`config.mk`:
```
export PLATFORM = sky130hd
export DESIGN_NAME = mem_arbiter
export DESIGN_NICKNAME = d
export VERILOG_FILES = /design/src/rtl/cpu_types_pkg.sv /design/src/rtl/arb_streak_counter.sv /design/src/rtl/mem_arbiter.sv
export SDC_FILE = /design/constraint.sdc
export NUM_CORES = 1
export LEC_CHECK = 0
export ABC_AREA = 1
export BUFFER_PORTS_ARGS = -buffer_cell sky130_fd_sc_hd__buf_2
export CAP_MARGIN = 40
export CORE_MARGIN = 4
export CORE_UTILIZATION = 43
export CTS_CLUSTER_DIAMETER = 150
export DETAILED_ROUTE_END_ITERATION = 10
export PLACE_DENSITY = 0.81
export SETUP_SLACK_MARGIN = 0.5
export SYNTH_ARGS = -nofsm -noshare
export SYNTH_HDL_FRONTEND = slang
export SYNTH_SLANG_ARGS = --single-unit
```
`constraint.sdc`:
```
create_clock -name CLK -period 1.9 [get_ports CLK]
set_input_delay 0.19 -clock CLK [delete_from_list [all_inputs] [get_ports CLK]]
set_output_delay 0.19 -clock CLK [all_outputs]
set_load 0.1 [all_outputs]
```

───

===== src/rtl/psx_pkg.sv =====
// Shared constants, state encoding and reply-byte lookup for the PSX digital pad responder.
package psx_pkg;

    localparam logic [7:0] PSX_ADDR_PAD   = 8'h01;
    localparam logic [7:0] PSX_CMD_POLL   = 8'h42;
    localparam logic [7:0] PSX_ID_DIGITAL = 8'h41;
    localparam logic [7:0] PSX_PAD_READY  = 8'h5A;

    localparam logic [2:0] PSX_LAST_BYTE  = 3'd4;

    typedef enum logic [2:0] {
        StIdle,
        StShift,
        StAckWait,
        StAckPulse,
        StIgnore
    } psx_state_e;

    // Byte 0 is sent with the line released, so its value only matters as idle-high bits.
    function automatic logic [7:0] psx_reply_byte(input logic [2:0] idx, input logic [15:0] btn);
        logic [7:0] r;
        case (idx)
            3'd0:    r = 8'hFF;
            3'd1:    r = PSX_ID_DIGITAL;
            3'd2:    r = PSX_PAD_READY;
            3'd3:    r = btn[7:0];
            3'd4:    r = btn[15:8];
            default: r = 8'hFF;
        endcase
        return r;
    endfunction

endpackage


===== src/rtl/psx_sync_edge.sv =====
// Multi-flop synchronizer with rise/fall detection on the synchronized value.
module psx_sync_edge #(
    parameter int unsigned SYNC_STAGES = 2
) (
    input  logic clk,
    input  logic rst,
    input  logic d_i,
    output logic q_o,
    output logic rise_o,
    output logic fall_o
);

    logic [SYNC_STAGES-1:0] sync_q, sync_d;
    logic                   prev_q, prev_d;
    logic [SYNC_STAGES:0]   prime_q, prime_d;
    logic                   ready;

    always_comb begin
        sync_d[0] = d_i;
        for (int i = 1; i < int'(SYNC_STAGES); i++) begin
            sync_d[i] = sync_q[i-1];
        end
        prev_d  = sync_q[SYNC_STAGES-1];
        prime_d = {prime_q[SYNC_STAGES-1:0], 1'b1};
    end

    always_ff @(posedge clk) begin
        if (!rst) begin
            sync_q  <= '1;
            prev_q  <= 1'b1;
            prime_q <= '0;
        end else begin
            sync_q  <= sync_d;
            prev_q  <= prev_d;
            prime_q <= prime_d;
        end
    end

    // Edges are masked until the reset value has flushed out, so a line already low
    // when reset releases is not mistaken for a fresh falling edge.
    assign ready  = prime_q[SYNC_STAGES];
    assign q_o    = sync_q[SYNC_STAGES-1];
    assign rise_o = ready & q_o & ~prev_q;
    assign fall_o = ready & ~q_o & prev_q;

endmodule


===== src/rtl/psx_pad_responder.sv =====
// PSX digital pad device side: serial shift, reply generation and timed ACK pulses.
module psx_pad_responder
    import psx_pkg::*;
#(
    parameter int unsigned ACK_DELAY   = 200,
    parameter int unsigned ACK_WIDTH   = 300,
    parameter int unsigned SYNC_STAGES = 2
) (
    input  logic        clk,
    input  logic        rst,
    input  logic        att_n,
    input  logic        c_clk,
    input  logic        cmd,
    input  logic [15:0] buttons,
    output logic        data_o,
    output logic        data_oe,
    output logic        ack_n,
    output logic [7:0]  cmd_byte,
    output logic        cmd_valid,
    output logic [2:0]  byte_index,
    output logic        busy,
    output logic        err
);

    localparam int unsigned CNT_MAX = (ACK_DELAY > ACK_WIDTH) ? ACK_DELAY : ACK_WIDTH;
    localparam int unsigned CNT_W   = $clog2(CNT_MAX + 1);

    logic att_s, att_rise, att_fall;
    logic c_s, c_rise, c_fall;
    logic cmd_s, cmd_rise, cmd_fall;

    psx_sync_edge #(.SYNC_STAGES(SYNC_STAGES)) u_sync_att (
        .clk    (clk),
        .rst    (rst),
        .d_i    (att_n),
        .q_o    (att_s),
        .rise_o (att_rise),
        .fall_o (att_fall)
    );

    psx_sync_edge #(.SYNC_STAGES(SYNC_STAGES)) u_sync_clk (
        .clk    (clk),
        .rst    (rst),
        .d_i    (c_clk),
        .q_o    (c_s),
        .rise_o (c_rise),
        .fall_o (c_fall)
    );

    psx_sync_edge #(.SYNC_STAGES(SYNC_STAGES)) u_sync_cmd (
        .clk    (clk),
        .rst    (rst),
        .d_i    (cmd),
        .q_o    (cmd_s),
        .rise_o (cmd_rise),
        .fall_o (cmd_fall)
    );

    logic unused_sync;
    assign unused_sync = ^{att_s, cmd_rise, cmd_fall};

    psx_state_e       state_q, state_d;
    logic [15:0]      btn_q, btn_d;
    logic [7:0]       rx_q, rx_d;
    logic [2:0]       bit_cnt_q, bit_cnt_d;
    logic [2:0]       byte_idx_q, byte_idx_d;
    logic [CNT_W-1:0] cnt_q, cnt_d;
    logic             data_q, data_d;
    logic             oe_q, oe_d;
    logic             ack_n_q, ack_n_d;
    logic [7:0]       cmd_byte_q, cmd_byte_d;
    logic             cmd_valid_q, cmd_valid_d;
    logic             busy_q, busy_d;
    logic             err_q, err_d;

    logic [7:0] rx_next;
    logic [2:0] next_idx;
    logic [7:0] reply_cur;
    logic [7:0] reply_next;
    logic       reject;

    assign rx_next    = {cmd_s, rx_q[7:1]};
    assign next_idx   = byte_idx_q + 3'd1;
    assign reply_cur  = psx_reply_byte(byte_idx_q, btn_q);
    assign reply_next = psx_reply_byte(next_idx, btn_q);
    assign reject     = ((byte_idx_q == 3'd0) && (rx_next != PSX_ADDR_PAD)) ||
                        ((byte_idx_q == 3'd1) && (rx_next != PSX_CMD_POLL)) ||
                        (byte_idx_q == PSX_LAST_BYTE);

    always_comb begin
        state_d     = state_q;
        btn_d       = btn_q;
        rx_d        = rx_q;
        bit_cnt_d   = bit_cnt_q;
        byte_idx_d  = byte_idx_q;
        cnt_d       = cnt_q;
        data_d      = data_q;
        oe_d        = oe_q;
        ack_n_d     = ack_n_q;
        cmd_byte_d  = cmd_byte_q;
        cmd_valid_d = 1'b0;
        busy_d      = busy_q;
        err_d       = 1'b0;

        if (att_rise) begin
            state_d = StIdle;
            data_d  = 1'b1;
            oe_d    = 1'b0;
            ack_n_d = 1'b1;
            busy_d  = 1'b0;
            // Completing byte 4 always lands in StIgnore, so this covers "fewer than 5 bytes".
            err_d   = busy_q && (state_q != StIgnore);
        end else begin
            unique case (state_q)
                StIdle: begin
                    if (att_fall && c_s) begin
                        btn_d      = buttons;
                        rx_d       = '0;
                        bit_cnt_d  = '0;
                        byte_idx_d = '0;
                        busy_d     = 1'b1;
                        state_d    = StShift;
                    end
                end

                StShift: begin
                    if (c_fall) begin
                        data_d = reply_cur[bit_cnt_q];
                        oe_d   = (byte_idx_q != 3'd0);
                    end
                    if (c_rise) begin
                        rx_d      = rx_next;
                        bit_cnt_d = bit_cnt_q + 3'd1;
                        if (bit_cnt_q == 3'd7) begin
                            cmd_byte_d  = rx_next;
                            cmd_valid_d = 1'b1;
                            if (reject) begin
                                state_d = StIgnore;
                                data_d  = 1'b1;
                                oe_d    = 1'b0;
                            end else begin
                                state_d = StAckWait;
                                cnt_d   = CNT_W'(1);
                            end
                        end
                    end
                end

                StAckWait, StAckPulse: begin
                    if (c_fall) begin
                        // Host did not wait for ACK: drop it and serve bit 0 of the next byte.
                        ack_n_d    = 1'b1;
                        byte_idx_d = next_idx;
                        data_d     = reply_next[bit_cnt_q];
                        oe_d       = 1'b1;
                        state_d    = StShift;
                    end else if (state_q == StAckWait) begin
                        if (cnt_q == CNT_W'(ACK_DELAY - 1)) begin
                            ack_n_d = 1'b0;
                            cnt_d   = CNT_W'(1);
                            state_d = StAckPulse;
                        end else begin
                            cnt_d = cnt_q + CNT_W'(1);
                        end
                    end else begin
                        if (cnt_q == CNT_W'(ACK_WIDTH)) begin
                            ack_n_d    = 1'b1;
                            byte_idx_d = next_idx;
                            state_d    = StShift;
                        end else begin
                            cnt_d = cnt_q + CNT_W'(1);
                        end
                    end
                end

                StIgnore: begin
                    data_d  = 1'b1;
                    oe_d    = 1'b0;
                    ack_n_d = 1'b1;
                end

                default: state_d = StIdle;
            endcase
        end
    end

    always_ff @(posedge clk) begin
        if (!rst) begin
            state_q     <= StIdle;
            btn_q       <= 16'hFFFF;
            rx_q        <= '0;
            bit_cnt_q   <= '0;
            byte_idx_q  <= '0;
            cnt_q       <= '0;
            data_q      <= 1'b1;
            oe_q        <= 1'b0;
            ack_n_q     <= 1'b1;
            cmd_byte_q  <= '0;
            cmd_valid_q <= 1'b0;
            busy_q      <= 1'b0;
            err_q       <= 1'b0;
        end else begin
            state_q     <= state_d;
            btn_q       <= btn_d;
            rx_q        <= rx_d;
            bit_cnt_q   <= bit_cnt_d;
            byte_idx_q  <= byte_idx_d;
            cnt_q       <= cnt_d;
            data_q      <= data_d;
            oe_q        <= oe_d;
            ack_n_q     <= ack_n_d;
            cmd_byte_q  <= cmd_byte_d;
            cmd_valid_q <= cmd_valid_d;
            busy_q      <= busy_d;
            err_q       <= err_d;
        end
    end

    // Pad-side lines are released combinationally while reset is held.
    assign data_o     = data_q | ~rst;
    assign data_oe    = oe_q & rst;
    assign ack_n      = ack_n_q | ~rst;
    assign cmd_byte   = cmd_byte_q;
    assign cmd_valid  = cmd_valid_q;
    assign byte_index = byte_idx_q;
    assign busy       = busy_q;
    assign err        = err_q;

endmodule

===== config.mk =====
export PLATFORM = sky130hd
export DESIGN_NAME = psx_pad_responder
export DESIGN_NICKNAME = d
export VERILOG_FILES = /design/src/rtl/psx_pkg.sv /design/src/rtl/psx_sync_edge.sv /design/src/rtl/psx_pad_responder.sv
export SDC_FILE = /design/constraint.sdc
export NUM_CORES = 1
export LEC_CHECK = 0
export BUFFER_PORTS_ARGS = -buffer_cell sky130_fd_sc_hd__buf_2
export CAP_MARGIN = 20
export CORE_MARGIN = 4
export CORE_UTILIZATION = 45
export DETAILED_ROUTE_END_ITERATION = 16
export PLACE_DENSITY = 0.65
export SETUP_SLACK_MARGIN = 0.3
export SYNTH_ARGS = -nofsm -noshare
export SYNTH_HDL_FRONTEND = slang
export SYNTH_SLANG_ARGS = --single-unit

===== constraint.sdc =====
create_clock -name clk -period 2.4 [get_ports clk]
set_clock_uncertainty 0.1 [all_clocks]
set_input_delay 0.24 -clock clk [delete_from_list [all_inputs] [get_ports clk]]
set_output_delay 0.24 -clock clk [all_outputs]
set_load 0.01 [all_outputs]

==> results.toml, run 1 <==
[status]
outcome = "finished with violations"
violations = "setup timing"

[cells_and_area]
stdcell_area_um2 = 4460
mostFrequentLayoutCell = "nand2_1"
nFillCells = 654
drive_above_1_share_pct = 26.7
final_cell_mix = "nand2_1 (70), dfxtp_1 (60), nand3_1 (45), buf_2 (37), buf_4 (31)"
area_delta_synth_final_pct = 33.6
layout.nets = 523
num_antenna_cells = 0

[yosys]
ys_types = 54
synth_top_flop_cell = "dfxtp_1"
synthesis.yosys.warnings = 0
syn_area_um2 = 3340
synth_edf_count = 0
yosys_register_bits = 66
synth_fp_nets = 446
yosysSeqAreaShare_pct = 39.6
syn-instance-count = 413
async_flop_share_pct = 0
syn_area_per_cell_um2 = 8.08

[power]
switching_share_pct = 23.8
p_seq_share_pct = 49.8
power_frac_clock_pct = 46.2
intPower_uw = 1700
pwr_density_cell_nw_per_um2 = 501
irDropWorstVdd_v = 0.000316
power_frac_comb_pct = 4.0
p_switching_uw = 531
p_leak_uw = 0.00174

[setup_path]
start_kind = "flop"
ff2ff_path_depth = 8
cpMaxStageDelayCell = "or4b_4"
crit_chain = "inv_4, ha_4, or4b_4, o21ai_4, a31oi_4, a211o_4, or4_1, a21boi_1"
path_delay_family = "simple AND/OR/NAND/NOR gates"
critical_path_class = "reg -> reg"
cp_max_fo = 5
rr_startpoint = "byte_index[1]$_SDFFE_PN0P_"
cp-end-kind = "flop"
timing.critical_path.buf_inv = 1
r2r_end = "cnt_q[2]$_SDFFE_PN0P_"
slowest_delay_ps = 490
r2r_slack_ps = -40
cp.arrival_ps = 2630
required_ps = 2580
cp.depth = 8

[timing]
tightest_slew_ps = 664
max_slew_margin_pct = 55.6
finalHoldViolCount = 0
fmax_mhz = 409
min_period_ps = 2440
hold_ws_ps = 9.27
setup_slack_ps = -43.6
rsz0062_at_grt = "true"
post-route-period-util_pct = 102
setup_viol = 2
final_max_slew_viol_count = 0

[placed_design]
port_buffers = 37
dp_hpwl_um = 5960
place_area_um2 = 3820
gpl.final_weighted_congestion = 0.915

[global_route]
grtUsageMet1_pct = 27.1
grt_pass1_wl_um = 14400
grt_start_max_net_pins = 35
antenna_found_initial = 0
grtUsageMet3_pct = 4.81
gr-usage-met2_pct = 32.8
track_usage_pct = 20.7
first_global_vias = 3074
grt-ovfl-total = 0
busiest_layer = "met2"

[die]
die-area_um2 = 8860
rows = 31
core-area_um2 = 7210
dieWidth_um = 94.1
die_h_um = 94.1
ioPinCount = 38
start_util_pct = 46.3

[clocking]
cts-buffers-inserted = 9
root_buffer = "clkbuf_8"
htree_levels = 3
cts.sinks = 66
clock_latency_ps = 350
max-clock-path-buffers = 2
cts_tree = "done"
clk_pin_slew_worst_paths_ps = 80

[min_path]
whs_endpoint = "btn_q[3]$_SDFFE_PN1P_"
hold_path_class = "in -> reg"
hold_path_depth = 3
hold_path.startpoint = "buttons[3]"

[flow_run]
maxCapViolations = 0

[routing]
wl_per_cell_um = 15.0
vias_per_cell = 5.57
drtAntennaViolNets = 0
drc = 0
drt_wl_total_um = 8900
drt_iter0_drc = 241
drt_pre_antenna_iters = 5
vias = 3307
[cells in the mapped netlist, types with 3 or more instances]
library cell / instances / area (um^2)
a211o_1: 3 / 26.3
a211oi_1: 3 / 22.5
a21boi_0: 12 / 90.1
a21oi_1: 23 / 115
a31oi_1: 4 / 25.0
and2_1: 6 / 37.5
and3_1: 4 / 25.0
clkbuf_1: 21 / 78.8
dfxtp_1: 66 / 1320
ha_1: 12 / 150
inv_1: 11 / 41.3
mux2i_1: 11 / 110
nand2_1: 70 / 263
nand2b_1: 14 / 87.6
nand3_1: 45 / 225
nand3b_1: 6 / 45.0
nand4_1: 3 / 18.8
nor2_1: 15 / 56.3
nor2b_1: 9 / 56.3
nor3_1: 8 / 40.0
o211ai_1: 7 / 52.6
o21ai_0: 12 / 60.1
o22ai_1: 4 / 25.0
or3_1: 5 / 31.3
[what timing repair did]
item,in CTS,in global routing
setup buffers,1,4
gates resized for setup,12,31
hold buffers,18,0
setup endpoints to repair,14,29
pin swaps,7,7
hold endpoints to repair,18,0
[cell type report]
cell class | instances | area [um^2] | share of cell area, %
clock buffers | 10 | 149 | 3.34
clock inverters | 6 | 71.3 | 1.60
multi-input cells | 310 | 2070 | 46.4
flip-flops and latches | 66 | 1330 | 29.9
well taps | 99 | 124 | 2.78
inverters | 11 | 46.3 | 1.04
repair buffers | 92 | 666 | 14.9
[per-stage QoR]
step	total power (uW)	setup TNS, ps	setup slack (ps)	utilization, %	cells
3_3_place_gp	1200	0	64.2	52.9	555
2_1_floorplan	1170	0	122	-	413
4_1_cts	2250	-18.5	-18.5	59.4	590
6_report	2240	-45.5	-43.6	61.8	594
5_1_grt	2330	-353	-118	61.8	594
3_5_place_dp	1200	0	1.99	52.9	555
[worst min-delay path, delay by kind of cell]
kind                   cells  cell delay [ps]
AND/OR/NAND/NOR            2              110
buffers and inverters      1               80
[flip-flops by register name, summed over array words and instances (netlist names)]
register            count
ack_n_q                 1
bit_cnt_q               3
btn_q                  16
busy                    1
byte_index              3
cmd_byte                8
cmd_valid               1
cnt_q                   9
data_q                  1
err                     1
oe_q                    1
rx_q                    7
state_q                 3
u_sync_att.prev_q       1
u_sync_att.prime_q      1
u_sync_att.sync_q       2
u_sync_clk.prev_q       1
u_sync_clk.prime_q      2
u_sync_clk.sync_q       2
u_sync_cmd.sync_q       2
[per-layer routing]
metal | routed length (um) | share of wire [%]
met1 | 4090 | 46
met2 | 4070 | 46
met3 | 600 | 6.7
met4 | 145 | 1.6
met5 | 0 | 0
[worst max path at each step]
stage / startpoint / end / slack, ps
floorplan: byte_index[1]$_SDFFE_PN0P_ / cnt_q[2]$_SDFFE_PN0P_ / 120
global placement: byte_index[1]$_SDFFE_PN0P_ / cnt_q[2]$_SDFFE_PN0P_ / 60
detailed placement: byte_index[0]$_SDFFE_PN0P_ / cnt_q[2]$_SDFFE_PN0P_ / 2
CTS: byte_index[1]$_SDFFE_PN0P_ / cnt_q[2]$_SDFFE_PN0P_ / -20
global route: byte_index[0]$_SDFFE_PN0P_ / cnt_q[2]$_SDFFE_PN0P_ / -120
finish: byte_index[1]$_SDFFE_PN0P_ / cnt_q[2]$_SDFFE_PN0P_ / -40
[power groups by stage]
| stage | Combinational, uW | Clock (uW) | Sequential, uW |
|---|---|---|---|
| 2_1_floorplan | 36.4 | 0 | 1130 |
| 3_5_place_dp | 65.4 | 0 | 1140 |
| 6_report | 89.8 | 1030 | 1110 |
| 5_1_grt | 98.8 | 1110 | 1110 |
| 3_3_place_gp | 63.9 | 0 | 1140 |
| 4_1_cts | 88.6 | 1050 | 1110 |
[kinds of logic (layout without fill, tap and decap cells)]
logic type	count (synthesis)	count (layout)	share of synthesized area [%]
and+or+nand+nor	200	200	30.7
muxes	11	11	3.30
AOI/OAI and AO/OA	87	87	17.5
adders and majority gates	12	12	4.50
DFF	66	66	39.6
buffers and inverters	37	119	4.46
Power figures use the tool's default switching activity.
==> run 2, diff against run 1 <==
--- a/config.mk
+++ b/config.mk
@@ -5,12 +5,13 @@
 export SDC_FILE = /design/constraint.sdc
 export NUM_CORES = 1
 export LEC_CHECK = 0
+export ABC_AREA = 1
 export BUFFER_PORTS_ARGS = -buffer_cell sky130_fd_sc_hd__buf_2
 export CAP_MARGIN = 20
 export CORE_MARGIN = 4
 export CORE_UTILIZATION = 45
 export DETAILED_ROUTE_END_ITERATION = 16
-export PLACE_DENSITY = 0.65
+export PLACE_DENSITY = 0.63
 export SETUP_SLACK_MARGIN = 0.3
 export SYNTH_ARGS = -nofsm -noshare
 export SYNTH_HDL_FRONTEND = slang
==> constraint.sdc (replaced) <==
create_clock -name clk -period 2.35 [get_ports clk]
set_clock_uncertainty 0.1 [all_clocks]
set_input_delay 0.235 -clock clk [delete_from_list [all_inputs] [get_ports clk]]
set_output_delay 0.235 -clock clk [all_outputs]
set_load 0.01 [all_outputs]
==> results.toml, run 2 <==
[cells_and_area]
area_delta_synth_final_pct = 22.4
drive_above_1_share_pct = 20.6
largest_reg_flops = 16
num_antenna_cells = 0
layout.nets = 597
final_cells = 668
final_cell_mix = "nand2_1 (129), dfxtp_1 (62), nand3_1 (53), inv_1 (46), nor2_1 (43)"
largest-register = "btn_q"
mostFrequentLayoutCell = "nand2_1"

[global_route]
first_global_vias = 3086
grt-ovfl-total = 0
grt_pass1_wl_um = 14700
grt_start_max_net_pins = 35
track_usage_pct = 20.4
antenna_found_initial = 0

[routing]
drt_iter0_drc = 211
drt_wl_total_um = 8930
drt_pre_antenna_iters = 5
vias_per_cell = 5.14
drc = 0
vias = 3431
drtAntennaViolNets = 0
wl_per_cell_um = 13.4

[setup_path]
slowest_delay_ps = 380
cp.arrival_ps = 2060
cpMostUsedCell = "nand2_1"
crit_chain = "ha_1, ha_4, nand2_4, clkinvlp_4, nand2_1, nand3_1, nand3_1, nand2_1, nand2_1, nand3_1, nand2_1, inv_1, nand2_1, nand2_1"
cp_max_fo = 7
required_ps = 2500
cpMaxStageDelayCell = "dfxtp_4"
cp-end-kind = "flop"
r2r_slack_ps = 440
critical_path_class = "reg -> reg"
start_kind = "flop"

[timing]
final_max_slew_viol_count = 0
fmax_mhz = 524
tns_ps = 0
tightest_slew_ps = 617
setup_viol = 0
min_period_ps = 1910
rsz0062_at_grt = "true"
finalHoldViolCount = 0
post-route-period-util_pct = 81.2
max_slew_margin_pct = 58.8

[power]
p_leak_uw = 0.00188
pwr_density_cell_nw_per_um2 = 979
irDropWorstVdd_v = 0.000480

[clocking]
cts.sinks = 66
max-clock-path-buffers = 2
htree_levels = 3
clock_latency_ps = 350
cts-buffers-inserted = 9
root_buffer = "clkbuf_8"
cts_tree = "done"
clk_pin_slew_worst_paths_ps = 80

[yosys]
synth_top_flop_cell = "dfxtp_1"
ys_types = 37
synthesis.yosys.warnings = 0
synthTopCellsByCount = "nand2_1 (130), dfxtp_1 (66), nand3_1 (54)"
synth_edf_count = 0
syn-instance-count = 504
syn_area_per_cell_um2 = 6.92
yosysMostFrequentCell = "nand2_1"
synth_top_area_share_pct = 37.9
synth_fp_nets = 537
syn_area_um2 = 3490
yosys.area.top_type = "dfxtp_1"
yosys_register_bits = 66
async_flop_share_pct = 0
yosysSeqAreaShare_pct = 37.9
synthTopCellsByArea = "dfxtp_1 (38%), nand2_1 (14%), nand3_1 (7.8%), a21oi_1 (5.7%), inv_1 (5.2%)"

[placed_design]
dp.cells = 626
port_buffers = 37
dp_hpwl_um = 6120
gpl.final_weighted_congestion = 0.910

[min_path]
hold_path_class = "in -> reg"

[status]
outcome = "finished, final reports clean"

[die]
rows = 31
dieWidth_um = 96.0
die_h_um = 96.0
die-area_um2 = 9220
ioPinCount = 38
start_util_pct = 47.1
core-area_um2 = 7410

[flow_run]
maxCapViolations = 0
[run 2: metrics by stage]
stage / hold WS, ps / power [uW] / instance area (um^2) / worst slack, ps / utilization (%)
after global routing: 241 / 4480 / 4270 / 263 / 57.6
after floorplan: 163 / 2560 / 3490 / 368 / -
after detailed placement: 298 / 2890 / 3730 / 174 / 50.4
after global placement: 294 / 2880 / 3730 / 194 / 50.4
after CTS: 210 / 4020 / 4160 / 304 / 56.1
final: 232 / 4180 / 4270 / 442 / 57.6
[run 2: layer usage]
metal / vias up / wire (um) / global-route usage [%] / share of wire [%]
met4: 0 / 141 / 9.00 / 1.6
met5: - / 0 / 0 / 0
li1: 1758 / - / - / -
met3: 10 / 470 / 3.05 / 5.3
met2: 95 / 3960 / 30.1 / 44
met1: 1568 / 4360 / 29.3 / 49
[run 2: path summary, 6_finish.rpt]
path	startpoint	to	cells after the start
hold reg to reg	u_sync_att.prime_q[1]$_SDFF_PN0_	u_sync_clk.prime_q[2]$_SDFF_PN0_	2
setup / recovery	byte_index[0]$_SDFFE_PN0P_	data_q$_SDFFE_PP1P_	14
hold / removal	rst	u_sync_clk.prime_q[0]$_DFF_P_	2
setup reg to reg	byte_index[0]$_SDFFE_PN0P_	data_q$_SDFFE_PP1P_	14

───

→ What to produce:
Above are the entries. Copy exactly the part that opens with the line containing "nor3_1: 8 / 40.0" and closes with the line containing "repair buffers | 92 | 666 | 14.9", and no more.

→ The completed task:
nor3_1: 8 / 40.0
o211ai_1: 7 / 52.6
o21ai_0: 12 / 60.1
o22ai_1: 4 / 25.0
or3_1: 5 / 31.3
[what timing repair did]
item,in CTS,in global routing
setup buffers,1,4
gates resized for setup,12,31
hold buffers,18,0
setup endpoints to repair,14,29
pin swaps,7,7
hold endpoints to repair,18,0
[cell type report]
cell class | instances | area [um^2] | share of cell area, %
clock buffers | 10 | 149 | 3.34
clock inverters | 6 | 71.3 | 1.60
multi-input cells | 310 | 2070 | 46.4
flip-flops and latches | 66 | 1330 | 29.9
well taps | 99 | 124 | 2.78
inverters | 11 | 46.3 | 1.04
repair buffers | 92 | 666 | 14.9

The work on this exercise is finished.